▶ _Activity_:
Among the entries below, please repeat exactly and only the lines from the line containing "r2r_slack_ns = 0.98" to the line containing "wl_per_cell_microns = 29.1", both lines included.

===== Data to examine =====

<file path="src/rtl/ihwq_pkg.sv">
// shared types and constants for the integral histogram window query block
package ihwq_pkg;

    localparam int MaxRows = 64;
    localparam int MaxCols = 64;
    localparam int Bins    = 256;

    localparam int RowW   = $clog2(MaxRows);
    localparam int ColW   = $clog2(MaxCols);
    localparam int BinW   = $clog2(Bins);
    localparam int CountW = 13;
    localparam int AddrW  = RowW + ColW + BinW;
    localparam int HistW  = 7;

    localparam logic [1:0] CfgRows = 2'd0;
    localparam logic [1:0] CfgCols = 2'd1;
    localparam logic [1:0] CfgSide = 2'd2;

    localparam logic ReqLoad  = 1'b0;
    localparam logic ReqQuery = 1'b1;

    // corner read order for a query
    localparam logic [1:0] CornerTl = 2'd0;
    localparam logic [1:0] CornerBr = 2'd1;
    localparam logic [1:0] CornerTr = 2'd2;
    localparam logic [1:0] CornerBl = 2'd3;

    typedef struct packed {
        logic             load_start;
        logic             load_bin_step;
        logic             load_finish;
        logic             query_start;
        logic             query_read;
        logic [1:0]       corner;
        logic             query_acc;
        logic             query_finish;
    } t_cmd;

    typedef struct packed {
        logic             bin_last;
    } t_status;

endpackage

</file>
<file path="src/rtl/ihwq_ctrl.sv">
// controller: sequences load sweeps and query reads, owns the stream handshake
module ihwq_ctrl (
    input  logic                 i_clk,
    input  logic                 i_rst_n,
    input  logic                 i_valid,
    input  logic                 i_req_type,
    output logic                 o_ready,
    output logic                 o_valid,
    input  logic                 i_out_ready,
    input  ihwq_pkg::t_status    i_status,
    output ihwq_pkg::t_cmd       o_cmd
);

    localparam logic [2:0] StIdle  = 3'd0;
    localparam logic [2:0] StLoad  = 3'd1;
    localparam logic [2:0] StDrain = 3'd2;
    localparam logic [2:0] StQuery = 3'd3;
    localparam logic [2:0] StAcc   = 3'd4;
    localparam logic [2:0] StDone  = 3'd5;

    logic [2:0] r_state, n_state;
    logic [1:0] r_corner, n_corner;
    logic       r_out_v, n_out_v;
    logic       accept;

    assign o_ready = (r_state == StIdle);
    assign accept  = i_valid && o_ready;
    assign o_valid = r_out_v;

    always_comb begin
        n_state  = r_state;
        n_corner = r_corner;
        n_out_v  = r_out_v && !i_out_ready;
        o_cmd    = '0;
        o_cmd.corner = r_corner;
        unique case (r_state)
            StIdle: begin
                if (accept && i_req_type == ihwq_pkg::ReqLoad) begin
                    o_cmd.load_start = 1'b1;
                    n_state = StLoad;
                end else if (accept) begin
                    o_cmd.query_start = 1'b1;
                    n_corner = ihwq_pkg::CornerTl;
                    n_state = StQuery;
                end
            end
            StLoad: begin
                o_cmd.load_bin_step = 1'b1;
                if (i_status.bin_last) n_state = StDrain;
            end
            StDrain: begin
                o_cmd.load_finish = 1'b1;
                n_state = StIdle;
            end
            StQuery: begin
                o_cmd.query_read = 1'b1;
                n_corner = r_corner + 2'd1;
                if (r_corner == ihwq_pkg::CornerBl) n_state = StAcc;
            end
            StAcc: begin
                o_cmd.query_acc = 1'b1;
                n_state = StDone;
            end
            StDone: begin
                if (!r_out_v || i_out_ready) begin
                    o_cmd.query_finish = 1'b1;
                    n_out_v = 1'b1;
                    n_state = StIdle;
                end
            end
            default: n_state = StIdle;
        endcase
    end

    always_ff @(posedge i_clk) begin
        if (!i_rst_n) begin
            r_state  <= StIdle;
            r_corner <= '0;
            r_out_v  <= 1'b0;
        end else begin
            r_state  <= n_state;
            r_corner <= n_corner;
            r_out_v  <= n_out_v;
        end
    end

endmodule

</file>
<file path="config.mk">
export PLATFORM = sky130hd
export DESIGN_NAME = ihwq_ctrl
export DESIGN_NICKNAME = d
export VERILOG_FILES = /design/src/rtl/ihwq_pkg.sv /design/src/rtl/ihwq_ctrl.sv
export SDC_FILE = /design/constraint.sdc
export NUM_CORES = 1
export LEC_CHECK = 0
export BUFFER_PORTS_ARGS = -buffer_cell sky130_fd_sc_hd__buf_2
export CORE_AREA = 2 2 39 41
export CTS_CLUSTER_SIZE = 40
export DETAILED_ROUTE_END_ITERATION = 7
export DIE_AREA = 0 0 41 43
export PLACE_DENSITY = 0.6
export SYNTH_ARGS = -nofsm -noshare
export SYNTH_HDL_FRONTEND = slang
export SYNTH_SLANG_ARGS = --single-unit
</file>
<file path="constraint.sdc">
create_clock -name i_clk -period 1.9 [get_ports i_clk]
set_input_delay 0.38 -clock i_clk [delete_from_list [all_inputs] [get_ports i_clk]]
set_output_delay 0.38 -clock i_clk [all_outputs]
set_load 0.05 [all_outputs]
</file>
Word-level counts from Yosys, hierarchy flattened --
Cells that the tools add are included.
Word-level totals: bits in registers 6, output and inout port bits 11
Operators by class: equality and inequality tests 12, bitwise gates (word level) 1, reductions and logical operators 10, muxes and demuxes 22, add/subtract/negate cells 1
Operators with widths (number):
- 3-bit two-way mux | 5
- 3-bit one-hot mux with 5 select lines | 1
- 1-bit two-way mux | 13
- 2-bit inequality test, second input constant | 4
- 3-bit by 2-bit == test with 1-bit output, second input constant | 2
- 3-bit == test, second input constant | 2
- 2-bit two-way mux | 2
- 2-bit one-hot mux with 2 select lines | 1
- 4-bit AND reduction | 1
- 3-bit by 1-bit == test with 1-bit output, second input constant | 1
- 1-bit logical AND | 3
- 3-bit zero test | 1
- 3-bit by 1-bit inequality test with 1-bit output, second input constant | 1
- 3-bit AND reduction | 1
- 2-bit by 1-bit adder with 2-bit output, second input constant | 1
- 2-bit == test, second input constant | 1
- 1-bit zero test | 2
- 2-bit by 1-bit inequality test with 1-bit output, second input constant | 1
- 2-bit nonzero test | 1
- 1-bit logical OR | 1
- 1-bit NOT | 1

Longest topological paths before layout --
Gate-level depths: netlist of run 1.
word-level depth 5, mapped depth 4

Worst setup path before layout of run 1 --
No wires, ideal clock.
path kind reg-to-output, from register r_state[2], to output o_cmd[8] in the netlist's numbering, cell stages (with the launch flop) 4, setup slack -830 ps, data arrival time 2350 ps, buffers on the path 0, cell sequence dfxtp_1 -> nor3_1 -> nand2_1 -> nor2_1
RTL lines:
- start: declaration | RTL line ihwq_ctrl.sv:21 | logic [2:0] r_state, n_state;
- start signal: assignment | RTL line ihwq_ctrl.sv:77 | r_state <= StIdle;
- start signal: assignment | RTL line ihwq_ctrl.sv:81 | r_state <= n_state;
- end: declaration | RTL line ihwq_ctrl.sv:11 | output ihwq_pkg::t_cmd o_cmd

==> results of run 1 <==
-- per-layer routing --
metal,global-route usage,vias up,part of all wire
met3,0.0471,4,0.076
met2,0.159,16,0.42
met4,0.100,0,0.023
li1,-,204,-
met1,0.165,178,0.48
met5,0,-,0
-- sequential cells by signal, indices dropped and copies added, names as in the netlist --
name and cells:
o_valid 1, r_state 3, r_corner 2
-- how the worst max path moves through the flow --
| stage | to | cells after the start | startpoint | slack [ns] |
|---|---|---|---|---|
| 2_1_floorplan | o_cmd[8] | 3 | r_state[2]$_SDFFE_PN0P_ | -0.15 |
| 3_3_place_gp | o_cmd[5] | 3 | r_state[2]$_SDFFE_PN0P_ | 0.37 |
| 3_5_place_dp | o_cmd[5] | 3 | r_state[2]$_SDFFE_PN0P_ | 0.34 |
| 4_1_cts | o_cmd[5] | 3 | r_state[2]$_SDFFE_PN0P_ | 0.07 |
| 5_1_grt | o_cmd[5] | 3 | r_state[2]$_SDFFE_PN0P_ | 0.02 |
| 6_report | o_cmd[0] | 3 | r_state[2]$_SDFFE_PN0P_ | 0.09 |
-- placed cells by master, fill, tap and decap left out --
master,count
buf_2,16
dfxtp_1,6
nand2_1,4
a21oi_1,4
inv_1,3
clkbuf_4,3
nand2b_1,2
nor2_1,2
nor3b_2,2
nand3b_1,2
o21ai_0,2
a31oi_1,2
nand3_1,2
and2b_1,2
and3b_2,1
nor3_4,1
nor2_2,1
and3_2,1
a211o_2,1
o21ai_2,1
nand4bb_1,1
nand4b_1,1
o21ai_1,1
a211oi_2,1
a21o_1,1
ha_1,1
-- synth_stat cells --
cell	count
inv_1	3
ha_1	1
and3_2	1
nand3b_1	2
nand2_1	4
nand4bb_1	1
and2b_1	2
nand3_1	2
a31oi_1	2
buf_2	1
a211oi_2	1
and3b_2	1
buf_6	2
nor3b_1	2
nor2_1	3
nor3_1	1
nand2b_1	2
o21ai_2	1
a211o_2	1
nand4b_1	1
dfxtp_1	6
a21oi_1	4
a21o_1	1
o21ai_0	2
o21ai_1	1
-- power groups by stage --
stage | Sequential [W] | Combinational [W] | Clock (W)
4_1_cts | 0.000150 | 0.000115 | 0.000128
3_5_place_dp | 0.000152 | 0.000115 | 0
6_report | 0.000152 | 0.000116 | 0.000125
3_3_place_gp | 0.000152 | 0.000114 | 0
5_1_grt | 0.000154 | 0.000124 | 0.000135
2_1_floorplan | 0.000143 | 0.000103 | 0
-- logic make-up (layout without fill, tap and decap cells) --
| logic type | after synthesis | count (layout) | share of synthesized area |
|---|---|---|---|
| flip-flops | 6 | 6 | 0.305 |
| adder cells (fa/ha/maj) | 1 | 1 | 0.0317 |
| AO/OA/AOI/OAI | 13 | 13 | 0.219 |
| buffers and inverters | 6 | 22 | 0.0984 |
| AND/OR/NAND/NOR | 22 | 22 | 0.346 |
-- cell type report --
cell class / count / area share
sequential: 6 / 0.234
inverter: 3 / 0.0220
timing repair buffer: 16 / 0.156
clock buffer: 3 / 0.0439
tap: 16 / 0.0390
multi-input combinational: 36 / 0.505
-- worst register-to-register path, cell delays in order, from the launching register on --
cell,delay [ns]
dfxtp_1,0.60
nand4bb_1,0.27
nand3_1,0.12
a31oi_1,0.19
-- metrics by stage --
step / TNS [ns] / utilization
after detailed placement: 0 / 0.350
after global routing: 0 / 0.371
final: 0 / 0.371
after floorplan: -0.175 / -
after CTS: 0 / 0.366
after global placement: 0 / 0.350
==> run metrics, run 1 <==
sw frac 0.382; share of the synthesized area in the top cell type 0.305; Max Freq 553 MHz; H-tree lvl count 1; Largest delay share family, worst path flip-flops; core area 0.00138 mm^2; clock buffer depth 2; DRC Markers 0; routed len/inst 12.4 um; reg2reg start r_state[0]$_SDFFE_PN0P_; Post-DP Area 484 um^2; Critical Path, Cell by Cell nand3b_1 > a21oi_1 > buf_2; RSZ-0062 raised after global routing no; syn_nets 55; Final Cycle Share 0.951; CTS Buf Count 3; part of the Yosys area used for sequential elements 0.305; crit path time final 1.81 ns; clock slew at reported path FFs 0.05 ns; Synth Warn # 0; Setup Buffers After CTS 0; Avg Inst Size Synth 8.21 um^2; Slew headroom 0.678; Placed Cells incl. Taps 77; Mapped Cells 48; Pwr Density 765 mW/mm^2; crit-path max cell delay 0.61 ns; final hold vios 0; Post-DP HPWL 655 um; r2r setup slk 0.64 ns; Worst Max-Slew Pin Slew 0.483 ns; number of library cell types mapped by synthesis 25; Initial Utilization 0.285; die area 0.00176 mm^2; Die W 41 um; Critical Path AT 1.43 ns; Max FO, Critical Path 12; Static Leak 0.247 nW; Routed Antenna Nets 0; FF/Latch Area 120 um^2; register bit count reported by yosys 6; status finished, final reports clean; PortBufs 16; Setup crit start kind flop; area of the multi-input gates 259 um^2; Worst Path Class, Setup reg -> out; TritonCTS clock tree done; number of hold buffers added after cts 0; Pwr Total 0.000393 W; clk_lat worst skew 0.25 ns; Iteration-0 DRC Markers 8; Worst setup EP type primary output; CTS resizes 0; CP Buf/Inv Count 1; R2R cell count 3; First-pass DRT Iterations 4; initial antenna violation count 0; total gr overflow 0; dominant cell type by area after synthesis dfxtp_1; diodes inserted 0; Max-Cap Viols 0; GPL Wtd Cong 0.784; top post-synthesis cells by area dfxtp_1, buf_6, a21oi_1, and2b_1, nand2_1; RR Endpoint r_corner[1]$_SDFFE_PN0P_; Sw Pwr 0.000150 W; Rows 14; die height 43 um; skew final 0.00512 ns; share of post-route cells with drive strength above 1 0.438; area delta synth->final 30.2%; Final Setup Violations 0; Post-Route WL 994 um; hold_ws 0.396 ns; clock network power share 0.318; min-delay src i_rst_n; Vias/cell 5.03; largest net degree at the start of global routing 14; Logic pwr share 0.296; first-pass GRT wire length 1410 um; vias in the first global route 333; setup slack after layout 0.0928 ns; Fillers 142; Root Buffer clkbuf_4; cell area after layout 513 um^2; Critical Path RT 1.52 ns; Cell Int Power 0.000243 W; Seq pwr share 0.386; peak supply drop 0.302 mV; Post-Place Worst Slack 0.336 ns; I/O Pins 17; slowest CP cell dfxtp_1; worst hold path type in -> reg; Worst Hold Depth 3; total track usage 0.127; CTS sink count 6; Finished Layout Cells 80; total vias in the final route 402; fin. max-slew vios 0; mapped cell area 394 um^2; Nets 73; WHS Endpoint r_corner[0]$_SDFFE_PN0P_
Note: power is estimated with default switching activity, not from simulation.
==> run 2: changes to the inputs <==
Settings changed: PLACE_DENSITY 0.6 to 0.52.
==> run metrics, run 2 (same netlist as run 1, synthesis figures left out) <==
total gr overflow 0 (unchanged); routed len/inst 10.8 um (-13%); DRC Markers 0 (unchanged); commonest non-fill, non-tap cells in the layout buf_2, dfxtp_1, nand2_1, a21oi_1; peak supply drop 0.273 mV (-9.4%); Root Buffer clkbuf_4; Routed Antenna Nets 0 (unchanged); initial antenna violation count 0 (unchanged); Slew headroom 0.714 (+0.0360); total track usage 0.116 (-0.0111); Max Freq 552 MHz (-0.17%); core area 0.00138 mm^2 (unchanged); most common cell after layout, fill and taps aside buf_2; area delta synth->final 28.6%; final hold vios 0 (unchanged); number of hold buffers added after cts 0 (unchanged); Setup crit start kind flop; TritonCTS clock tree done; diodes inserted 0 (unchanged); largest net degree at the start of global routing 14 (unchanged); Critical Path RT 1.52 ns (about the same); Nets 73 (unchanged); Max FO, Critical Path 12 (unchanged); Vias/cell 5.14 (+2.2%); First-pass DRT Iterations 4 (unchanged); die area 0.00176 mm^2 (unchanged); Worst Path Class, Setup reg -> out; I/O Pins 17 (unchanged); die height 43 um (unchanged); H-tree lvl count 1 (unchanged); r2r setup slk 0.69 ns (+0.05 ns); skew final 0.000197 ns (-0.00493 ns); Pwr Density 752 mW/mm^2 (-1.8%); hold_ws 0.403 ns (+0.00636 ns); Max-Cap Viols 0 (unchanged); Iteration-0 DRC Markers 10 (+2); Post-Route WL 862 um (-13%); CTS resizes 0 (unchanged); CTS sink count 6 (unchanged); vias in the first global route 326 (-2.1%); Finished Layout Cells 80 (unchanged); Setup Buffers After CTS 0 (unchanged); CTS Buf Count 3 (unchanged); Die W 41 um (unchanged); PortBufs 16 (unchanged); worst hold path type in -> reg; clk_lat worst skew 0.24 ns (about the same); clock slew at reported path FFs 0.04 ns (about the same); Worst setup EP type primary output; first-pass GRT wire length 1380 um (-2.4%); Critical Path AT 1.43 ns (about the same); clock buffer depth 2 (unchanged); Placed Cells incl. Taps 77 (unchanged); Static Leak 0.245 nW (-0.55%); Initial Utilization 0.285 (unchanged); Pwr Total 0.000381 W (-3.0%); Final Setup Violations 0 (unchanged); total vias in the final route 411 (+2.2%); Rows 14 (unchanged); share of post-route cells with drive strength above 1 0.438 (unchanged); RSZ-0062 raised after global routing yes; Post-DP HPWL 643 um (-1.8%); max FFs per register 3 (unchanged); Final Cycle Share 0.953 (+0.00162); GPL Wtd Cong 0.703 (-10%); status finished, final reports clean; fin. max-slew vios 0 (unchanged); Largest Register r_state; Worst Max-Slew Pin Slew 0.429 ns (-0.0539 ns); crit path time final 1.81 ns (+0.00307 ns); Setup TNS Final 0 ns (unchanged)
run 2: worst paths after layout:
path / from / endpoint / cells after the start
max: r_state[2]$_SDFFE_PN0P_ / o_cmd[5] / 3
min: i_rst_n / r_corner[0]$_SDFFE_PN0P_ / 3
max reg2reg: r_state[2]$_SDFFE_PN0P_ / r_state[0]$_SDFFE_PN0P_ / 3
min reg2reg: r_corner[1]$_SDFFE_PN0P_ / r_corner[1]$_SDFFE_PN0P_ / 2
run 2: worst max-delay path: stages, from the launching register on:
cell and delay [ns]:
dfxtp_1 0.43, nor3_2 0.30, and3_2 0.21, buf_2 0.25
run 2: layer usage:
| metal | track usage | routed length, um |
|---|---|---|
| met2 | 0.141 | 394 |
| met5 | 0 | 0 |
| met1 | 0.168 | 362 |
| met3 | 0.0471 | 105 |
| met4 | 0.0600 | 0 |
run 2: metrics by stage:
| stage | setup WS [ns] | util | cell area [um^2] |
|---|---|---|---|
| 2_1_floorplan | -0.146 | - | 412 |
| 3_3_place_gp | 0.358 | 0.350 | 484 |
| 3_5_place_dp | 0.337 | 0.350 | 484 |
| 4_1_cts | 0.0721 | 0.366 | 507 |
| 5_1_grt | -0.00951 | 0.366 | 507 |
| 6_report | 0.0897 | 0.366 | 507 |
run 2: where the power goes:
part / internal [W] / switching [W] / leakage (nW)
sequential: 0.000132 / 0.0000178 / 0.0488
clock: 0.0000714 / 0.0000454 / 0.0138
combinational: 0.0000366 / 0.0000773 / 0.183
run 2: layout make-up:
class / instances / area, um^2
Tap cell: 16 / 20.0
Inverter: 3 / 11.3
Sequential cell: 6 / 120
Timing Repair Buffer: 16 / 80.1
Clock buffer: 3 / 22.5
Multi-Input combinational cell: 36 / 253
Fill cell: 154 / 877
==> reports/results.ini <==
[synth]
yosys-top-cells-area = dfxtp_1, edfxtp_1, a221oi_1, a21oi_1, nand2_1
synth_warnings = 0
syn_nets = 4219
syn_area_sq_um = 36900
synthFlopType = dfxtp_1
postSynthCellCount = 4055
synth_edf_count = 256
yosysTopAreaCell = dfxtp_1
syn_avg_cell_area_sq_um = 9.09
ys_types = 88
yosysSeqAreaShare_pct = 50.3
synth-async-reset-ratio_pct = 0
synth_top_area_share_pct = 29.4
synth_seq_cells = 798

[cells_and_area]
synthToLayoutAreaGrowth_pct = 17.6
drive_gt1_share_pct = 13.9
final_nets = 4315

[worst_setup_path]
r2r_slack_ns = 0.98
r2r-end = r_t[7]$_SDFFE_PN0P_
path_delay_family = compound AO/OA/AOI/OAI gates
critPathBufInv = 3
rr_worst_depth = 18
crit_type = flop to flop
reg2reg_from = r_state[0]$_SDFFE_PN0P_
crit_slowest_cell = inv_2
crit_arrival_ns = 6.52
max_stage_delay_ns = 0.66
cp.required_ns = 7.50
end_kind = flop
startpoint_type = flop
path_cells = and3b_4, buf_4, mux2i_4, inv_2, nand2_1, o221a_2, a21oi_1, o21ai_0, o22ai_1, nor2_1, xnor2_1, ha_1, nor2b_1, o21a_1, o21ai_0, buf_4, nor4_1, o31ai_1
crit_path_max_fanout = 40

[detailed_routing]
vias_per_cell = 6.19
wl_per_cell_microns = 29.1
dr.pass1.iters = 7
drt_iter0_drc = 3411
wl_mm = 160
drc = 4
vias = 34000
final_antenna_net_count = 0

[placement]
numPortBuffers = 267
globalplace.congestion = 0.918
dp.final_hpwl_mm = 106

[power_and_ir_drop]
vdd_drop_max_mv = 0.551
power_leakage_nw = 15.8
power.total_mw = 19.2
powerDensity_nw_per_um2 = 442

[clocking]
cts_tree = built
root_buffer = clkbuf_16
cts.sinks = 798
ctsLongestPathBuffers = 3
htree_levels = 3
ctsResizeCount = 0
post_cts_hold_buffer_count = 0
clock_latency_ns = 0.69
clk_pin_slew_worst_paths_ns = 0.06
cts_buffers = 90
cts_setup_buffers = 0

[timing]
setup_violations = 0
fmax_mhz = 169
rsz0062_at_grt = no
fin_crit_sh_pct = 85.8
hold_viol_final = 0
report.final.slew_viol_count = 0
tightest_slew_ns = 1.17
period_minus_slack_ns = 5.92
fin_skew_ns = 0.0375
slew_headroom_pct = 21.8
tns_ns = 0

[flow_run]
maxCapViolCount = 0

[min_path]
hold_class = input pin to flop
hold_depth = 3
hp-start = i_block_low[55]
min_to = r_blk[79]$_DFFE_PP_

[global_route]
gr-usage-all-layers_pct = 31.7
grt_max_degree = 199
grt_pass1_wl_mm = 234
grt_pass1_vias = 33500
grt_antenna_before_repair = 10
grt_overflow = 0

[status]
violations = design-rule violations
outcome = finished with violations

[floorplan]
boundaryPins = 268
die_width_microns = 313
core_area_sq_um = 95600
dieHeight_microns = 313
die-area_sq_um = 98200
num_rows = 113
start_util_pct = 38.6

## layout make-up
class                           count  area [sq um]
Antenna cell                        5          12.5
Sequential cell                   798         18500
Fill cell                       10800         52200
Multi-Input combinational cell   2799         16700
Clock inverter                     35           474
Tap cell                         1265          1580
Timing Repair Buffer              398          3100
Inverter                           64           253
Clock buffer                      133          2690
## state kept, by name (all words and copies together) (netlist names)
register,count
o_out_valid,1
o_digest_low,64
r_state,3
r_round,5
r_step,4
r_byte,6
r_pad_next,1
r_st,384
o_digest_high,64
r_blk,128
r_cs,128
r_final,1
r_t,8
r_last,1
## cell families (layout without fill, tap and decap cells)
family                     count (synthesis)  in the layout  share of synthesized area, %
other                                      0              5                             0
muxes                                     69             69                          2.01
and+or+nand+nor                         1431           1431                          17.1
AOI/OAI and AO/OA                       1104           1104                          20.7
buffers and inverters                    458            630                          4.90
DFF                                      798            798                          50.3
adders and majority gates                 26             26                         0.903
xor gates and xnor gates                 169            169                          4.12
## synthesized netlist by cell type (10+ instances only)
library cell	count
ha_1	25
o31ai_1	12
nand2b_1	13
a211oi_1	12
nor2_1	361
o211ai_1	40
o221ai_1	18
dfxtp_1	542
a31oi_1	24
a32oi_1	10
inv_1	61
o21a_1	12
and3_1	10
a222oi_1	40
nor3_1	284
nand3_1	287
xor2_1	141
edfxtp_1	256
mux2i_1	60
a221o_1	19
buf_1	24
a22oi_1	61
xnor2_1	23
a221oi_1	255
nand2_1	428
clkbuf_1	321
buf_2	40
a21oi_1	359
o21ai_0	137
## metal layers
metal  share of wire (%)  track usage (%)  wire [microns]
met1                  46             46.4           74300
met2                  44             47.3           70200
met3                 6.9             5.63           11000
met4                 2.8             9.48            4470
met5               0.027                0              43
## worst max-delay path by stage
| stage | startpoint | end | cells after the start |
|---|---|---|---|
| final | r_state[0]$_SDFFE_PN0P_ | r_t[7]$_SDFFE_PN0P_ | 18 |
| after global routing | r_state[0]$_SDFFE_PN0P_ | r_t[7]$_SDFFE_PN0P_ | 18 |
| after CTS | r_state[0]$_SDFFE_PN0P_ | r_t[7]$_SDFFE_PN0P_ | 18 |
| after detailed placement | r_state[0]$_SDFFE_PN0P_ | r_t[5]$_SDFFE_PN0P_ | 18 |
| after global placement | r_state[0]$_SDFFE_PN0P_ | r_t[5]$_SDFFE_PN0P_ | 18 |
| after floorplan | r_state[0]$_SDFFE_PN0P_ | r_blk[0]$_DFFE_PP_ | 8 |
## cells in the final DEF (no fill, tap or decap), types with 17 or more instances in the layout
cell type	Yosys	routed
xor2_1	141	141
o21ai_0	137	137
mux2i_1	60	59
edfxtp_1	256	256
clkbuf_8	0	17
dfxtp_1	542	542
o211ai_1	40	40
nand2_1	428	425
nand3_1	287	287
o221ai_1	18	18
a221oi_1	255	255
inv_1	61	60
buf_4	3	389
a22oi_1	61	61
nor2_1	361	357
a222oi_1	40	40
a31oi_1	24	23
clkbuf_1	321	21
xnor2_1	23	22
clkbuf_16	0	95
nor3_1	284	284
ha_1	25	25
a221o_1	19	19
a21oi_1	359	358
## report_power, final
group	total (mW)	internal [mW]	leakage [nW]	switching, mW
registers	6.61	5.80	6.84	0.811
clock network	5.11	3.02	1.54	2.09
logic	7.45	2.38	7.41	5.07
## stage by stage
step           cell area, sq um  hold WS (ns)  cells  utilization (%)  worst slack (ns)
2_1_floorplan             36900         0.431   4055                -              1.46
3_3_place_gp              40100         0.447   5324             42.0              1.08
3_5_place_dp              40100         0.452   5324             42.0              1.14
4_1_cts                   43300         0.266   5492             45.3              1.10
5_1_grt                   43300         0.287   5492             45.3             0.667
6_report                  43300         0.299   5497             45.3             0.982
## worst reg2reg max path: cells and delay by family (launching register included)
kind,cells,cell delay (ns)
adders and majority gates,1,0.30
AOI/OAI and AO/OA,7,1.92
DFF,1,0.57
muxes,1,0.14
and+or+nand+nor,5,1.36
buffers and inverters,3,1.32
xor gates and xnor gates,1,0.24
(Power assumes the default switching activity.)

=====

▶ _Response for this exercise_:
r2r_slack_ns = 0.98
r2r-end = r_t[7]$_SDFFE_PN0P_
path_delay_family = compound AO/OA/AOI/OAI gates
critPathBufInv = 3
rr_worst_depth = 18
crit_type = flop to flop
reg2reg_from = r_state[0]$_SDFFE_PN0P_
crit_slowest_cell = inv_2
crit_arrival_ns = 6.52
max_stage_delay_ns = 0.66
cp.required_ns = 7.50
end_kind = flop
startpoint_type = flop
path_cells = and3b_4, buf_4, mux2i_4, inv_2, nand2_1, o221a_2, a21oi_1, o21ai_0, o22ai_1, nor2_1, xnor2_1, ha_1, nor2b_1, o21a_1, o21ai_0, buf_4, nor4_1, o31ai_1
crit_path_max_fanout = 40

[detailed_routing]
vias_per_cell = 6.19
wl_per_cell_microns = 29.1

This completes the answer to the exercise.